Required action: Take the line that contains "[state kept, by" as the first line and the last line of the material below as the final one; reproduce exactly the lines between, inclusive.

Data to examine:
*** Begin section ***

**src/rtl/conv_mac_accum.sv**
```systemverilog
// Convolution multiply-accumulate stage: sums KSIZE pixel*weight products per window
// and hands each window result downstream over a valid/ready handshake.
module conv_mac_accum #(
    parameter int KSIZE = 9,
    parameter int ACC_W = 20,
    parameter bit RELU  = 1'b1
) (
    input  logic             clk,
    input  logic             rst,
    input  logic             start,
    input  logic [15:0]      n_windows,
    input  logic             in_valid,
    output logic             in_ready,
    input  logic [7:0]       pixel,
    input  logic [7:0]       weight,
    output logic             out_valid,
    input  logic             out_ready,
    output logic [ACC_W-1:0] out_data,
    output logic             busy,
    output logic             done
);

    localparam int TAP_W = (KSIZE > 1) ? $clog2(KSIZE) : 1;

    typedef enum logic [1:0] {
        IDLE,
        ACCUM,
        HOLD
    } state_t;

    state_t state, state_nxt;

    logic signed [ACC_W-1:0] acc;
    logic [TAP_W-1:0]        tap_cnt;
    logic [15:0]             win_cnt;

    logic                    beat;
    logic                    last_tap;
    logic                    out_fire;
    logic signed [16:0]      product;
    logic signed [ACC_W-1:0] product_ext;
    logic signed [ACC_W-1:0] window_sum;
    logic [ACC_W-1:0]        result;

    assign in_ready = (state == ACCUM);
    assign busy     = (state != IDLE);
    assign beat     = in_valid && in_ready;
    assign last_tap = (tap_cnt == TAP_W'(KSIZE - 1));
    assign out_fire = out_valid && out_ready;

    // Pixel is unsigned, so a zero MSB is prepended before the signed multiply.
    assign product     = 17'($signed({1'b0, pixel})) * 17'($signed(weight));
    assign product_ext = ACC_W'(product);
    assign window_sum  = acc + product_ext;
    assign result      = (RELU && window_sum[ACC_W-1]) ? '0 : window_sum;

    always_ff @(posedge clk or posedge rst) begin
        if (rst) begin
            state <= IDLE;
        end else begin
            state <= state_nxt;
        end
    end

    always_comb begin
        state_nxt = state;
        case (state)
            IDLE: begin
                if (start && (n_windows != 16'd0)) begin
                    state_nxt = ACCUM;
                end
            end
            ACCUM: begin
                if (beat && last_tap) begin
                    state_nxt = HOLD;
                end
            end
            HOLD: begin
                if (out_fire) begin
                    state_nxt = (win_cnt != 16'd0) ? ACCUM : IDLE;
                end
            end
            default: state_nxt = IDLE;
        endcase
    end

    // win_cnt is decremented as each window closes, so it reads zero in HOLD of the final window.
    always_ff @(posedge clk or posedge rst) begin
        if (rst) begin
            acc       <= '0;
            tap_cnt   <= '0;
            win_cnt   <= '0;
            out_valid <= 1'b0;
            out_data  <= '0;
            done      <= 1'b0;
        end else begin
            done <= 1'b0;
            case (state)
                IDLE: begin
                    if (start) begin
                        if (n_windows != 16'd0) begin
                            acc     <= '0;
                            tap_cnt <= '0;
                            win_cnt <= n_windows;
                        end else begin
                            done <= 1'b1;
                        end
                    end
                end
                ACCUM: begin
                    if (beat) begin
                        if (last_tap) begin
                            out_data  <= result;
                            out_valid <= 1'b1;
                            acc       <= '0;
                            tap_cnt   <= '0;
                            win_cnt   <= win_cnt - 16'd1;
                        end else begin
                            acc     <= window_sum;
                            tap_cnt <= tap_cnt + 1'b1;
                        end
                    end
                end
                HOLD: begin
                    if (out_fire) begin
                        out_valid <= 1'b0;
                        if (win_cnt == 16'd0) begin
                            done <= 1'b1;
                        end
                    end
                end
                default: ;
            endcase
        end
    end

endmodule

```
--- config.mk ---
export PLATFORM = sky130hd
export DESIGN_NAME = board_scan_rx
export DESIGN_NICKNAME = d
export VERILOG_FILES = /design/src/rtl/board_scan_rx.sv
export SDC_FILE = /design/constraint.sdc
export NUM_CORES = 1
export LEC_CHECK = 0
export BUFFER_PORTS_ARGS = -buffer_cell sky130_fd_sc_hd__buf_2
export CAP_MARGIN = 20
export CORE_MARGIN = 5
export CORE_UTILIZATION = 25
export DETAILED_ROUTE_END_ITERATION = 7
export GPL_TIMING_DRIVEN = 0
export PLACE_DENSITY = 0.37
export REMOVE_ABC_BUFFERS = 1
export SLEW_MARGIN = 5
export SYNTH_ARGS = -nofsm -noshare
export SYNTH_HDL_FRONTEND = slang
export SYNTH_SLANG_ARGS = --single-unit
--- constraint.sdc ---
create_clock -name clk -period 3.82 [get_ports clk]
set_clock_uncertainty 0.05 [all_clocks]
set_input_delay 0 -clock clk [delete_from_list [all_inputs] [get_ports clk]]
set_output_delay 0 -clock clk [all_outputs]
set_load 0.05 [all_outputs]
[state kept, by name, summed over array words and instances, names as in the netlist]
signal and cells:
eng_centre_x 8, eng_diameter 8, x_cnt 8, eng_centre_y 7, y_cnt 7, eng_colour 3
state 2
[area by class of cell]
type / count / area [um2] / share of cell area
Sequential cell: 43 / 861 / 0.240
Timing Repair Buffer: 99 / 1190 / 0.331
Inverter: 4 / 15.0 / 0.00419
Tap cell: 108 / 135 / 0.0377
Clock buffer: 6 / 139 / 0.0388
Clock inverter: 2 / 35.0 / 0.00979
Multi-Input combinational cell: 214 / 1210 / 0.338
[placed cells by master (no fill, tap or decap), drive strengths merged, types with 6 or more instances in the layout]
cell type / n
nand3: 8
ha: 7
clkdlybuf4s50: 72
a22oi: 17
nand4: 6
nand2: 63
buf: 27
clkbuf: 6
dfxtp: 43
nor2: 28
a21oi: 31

*** End section ***

Completed task:
[state kept, by name, summed over array words and instances, names as in the netlist]
signal and cells:
eng_centre_x 8, eng_diameter 8, x_cnt 8, eng_centre_y 7, y_cnt 7, eng_colour 3
state 2
[area by class of cell]
type / count / area [um2] / share of cell area
Sequential cell: 43 / 861 / 0.240
Timing Repair Buffer: 99 / 1190 / 0.331
Inverter: 4 / 15.0 / 0.00419
Tap cell: 108 / 135 / 0.0377
Clock buffer: 6 / 139 / 0.0388
Clock inverter: 2 / 35.0 / 0.00979
Multi-Input combinational cell: 214 / 1210 / 0.338
[placed cells by master (no fill, tap or decap), drive strengths merged, types with 6 or more instances in the layout]
cell type / n
nand3: 8
ha: 7
clkdlybuf4s50: 72
a22oi: 17
nand4: 6
nand2: 63
buf: 27
clkbuf: 6
dfxtp: 43
nor2: 28
a21oi: 31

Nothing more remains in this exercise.